La nieve caía con un ritmo lento y constante sobre las calles apagadas de Moscú, tiñendo el paisaje urbano de un blanco sepulcral. Las luces de los postes parpadeaban como si vacilaran en presencia de algo más oscuro que la noche misma. El silencio era espeso, casi irrespirable, y se rompía solo por el sonido seco de unos pasos firmes, resonando en el concreto congelado.
Dilan Fox caminaba con la elegancia mortal de un depredador que no necesita correr para dominar. Alto, vestido con un abrigo largo negro que rozaba la línea de sus botas de cuero, su figura parecía devorar la luz. El cabello negro, peinado hacia atrás con pulcritud milimétrica, dejaba al descubierto un rostro de facciones afiladas y ojos grises que parecían esculpidos en acero: fríos, calculadores, y vacíos de emoción.
Frente a él, el edificio industrial abandonado parecía temblar bajo su sombra. Dos hombres lo esperaban en la entrada, ambos armados, nerviosos. Uno de ellos dio un paso adelante, extendiendo la mano con torpeza.
—Señor Fox... el trato ya está listo. El jefe de los Petrov quiere verlo adentro.
Dilan lo observó un segundo. Uno solo. El suficiente para que el otro tragara saliva y bajara la mano con torpeza. Sin decir palabra, Dilan pasó a su lado. Su andar era tranquilo, casi silencioso, pero cada movimiento irradiaba un dominio absoluto. La tensión se colaba como electricidad entre las paredes del edificio.
Dentro, el aire olía a aceite viejo y metal oxidado. Cuatro hombres armados rodeaban una mesa donde otro mafioso esperaba, sentado, sonriendo con nerviosismo. El llamado "jefe" de los Petrov.
—Dilan, viejo amigo... —empezó el hombre con un tono amable, como si el veneno pudiera disfrazarse de miel.

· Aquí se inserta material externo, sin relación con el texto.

Source: an optimization exercise on an open RTL-to-GDS flow (aim: small area and a short achievable clock period). Production flows keep margins and buffers that such runs may drop.
Where RTL was checked, it was by simulation tests only, not by an equivalence proof against the original.
Function not checked in runs 4 and 5: the RTL went through the layout flow alone.
No activity file was given, so power comes from the tool's default toggle rates.

## config.mk

```make
export PLATFORM = sky130hd
export DESIGN_NAME = dmem_responder
export DESIGN_NICKNAME = dmem_responder
export VERILOG_FILES = /design/flow/design.v
export SDC_FILE = /design/flow/constraint.sdc
export NUM_CORES = 4
export LEC_CHECK = 0
export CAP_MARGIN = 20
export CORE_MARGIN = 2
export CORE_UTILIZATION = 55
export CTS_CLUSTER_DIAMETER = 70
export CTS_CLUSTER_SIZE = 24
export SETUP_SLACK_MARGIN = 2.5
export SLEW_MARGIN = 20
export SYNTH_HIERARCHICAL = 1
```

## constraint.sdc

```tcl
create_clock -name core_clock -period 5.0 [get_ports {clk}]
set_input_delay 1.0000 -clock core_clock [delete_from_list [all_inputs] [get_ports {clk}]]
set_output_delay 1.0000 -clock core_clock [all_outputs]
set_load 0.01 [all_outputs]
```

## design.v

```verilog
package dmem_pkg;
  localparam int DMEM_DEPTH = 64;
endpackage
module dmem_lane (
  input  logic       clk,
  input  logic       s,
  input  logic       sn,
  input  logic [7:0] d,
  output logic [7:0] q
);
  always_ff @(posedge clk) begin
    q <= ({8{s}} & d) | ({8{sn}} & q);
  end
endmodule
module dmem_wdec (
  input  logic a,
  input  logic b,
  input  logic c,
  output logic s,
  output logic sn
);
  assign s  = a & b & c;
  assign sn = ~(a & b & c);
endmodule
module dmem_rd2 (
  input  logic [31:0] a,
  input  logic [31:0] b,
  input  logic        sa,
  input  logic        sb,
  output logic [31:0] y_n
);
  assign y_n = ~(({32{sa}} & a) | ({32{sb}} & b));
endmodule
module dmem_nand2 (
  input  logic [31:0] a,
  input  logic [31:0] b,
  output logic [31:0] y
);
  assign y = ~(a & b);
endmodule
module dmem_nand3 (
  input  logic [31:0] a,
  input  logic [31:0] b,
  input  logic [31:0] c,
  output logic [31:0] y
);
  assign y = ~(a & b & c);
endmodule
module dmem_nand4 (
  input  logic [31:0] a,
  input  logic [31:0] b,
  input  logic [31:0] c,
  input  logic [31:0] d,
  output logic [31:0] y
);
  assign y = ~(a & b & c & d);
endmodule
module dmem_nor3 (
  input  logic [31:0] a,
  input  logic [31:0] b,
  input  logic [31:0] c,
  output logic [31:0] y
);
  assign y = ~(a | b | c);
endmodule
module dmem_array #(
  parameter int DEPTH = 64
) (
  input  logic             clk,
  input  logic             rst_n,
  input  logic [7:0]       wa,        
  input  logic [7:0]       wb,        
  input  logic [3:0]       wlane,     
  input  logic [31:0]      wdata,
  input  logic [DEPTH-1:0] rsel,      
  input  logic             rd,        
  output logic [31:0]      rdata
);
  logic [31:0] mem_q [DEPTH];
  logic [31:0] rdata_r;
  logic [31:0] t1_n [33];    
  logic [31:0] t2 [9];       
  logic [31:0] t3_n [3];     
  logic [31:0] rmux_s;
  for (genvar k = 0; k < DEPTH; k++) begin : g_word
    for (genvar l = 0; l < 4; l++) begin : g_lane
      logic s, sn;
      dmem_wdec u_dec (
        .a (wa[k / 8]),
        .b (wb[k % 8]),
        .c (wlane[l]),
        .s (s),
        .sn(sn)
      );
      dmem_lane u_lane (
        .clk(clk),
        .s  (s),
        .sn (sn),
        .d  (wdata[8*l +: 8]),
        .q  (mem_q[k][8*l +: 8])
      );
    end
  end
  for (genvar j = 0; j < DEPTH / 2; j++) begin : g_rd1
    dmem_rd2 u_rd (
      .a (mem_q[2*j]), .b (mem_q[2*j+1]),
      .sa(rsel[2*j]), .sb(rsel[2*j+1]),
      .y_n(t1_n[j])
    );
  end
  dmem_nand2 u_hold (.a({32{~rd}}), .b(rdata_r), .y(t1_n[32]));
  for (genvar j = 0; j < 6; j++) begin : g_rd2
    dmem_nand4 u_g (.a(t1_n[4*j]), .b(t1_n[4*j+1]), .c(t1_n[4*j+2]),
                    .d(t1_n[4*j+3]), .y(t2[j]));
  end
  for (genvar j = 0; j < 3; j++) begin : g_rd2b
    dmem_nand3 u_g (.a(t1_n[24+3*j]), .b(t1_n[24+3*j+1]), .c(t1_n[24+3*j+2]),
                    .y(t2[6+j]));
  end
  for (genvar j = 0; j < 3; j++) begin : g_rd3
    dmem_nor3 u_g (.a(t2[3*j]), .b(t2[3*j+1]), .c(t2[3*j+2]), .y(t3_n[j]));
  end
  dmem_nand3 u_rd4 (.a(t3_n[0]), .b(t3_n[1]), .c(t3_n[2]), .y(rmux_s));
  always_ff @(posedge clk or negedge rst_n) begin
    if (!rst_n) begin
      rdata_r <= 32'h0000_0000;
    end else begin
      rdata_r <= rmux_s;
    end
  end
  assign rdata = rdata_r;
endmodule
module dmem_responder #(
  parameter int WAIT_CYCLES = 1,
  parameter int DEPTH       = dmem_pkg::DMEM_DEPTH
) (
  input  logic        clk,
  input  logic        rst_n,
  input  logic        req,
  input  logic        we,
  input  logic [7:0]  addr,
  input  logic [31:0] wdata,
  input  logic [3:0]  be,
  output logic [31:0] rdata,
  output logic        ack,
  output logic        err
);
  localparam int AW = $clog2(DEPTH);
  logic        busy_r, resp_r, mis_r;
  logic        ack_r, err_r;
  logic        idle_s, accept_s, mis_in_s, go_s;
  logic [3:0]  be_s;
  logic [7:0]       wa_r, wb_r;
  logic [31:0]      cap_wdata_r;
  logic [3:0]       wlane_r;
  logic             rd_r;
  logic [DEPTH-1:0] rsel_r;
  assign idle_s   = ~(busy_r | resp_r | mis_r);
  assign accept_s = idle_s & req;
  assign mis_in_s = |addr[1:0];
  assign go_s     = accept_s & ~mis_in_s;
  assign be_s     = be;
  always_ff @(posedge clk or negedge rst_n) begin
    if (!rst_n) begin
      busy_r  <= 1'b0;
      resp_r  <= 1'b0;
      mis_r   <= 1'b0;
      ack_r   <= 1'b0;
      err_r   <= 1'b0;
      wlane_r <= 4'b0000;
      rd_r    <= 1'b0;
      rsel_r  <= '0;
    end else begin
      busy_r  <= go_s;
      mis_r   <= accept_s & mis_in_s;
      resp_r  <= busy_r;
      ack_r   <= resp_r | mis_r;
      err_r   <= mis_r;
      wlane_r <= {4{go_s & we}} & be_s;
      rd_r    <= go_s & ~we;
      for (int k = 0; k < DEPTH; k++) begin
        rsel_r[k] <= go_s & ~we & (addr[2 +: AW] == AW'(k));
      end
    end
  end
  always_ff @(posedge clk) begin
    for (int i = 0; i < 8; i++) begin
      wa_r[i] <= (addr[7:5] == 3'(i));
      wb_r[i] <= (addr[4:2] == 3'(i));
    end
    cap_wdata_r <= wdata;
  end
  dmem_array #(.DEPTH(DEPTH)) u_array (
    .clk  (clk),
    .rst_n(rst_n),
    .wa   (wa_r),
    .wb   (wb_r),
    .wlane(wlane_r),
    .wdata(cap_wdata_r),
    .rsel (rsel_r),
    .rd   (rd_r),
    .rdata(rdata)
  );
  assign ack = ack_r;
  assign err = err_r;
endmodule
```

## flow/run.sh

```bash
#!/bin/bash
# Standard ORFS layout, with two changes to how the resizer may work:
# port buffers are plain buffers (not delay cells) and sizing may change a
# cell's footprint. Synthesis is the standard synthesis, unchanged.
set -euo pipefail
bash standard.sh synth > synth.log 2>&1
bash standard.sh MATCH_CELL_FOOTPRINT=0 \
  'BUFFER_PORTS_ARGS=-buffer_cell sky130_fd_sc_hd__buf_4' \
  finish > layout.log 2>&1
```

## standard.sh

```bash
#!/bin/bash
# synth_recipe.tcl (not shown) runs the flow's synth.tcl, then flattens the netlist and writes it again
# the make line also repeats each setting of config.mk as NAME=value (left out here)
make -C /OpenROAD-flow-scripts/flow DESIGN_CONFIG=/design/flow/config.mk WORK_HOME=/design/flow/orfs CLKGATE_MAP_FILE= SYNTH_SCRIPT=/design/flow/synth_recipe.tcl "${@:-finish}"
```

==> results of run 1 <==
## per-module statistics from Yosys, one instance, submodules excluded, a selection
module	flops+latches	cells
dmem_nand3	0	32
dmem_nand2	0	32
dmem_nor3	0	32
dmem_rd2	0	38
dmem_lane	8	18
dmem_nand4	0	32
## critical path, stage by stage, from the launching register on
cell and delay (ps):
dfrtp_1 780, buf_4 420, a22oi_1 190, nand3_1 130, nor3_2 770, nand3_1 160
## power groups by stage
stage,Combinational [mW],Sequential [mW],Clock [mW]
global placement,0.592,18.6,0
detailed placement,0.602,18.6,0
floorplan,0.245,18.5,0
finish,0.626,18.2,12.7
global route,0.659,18.2,13.5
CTS,0.604,18.2,12.8
## kinds of logic (layout without fill, tap and decap cells)
| kind of cell | after synthesis | count (layout) | share of synthesized area (%) |
|---|---|---|---|
| compound gates | 3072 | 3072 | 30.85 |
| flops | 2202 | 2202 | 53.71 |
| simple gates | 1063 | 1063 | 8.280 |
| buf+inv | 747 | 449 | 7.164 |
| other cells | 0 | 8 | 0 |
## layer usage
metal | vias up | GRT usage [%] | routed length, um
met5 | - | 0 | 15
met3 | 456 | 5.154 | 22660
met1 | 32430 | 49.41 | 121700
met4 | 2 | 15.56 | 13250
li1 | 27543 | - | -
met2 | 3169 | 51.88 | 121400
## worst max-delay path by stage
| stage | from | endpoint | slack [ps] |
|---|---|---|---|
| 4_1_cts | u_array.rdata_r[6] | rdata[6] | 2420 |
| 3_3_place_gp | req | rsel_r[3] | 2320 |
| 2_1_floorplan | addr[1] | rsel_r[15] | 2890 |
| 5_1_grt | u_array.rdata_r[6] | rdata[6] | 2430 |
| 6_report | rsel_r[61] | u_array.rdata_r[0] | 2370 |
| 3_5_place_dp | req | rsel_r[3] | 2320 |
## registers in the layout, indices dropped and copies added, names as in the netlist, 4 cells and up
| signal | flops |
|---|---|
| wb_r | 8 |
| u_array.rdata_r | 32 |
| cap_wdata_r | 32 |
| rsel_r | 64 |
| wlane_r | 4 |
| u_array.g_word.g_lane.u_lane.q | 2048 |
| wa_r | 8 |
## cells in the mapped netlist
master,number
buf_1,2
nor4_2,64
nand3_1,385
buf_2,358
nand2_1,37
nand4b_1,1
or4bb_1,1
inv_1,9
nor3_1,6
or3b_2,3
dfxtp_1,2096
or4b_1,4
or4_1,1
nor2b_1,1
and3_1,257
dfrtp_1,106
nor2_1,2
nand4_1,192
clkbuf_1,18
a22o_1,2048
nor3b_1,3
nand3b_1,3
buf_6,359
nand4bb_1,2
and3b_1,2
or2_2,2
or3_1,1
nor3_2,96
buf_4,1
a22oi_1,1024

Dilan se detuvo a dos metros. Sacó un encendedor de plata, antiguo, con grabados en cirílico que el tiempo había desgastado. Lo sostuvo entre los dedos, girándolo sin prenderlo, como si lo pesara en la balanza invisible de su memoria.
—No somos amigos —murmuró con voz baja, casi ausente, pero con una firmeza que heló la sangre en el lugar.
—Quiero enmendar lo del pasado… esa noche en Kaluga, no tenía opción. Te traicioné, sí, pero solo para salvar a mi familia.
Dilan alzó la mirada. Sus ojos grises eran un cementerio de promesas rotas.
—Yo también tenía una familia esa noche.
El silencio que siguió fue espeso, cortante. Luego, el clic del encendedor rompió la quietud. La flama azul iluminó por un instante su rostro. No la usó para encender un cigarro. No fumaba. Solo la contempló. Un recordatorio.
Un disparo estalló.
El jefe de los Petrov cayó hacia atrás, el agujero en su frente aún humeante. Nadie se atrevió a moverse. Dilan guardó el encendedor sin prisa, como quien guarda una cruz.
—No hay segundas oportunidades.
Giró sobre sus talones y salió del lugar como si la muerte fuera parte de su rutina. Los demás, sabiendo que estaban vivos solo porque él así lo había decidido, no se atrevieron a seguirlo.
Fuera, la nieve seguía cayendo.
Y Dilan Fox desapareció entre las sombras, tan silencioso como llegó, dejando atrás el eco de una sentencia que no necesitó más palabras.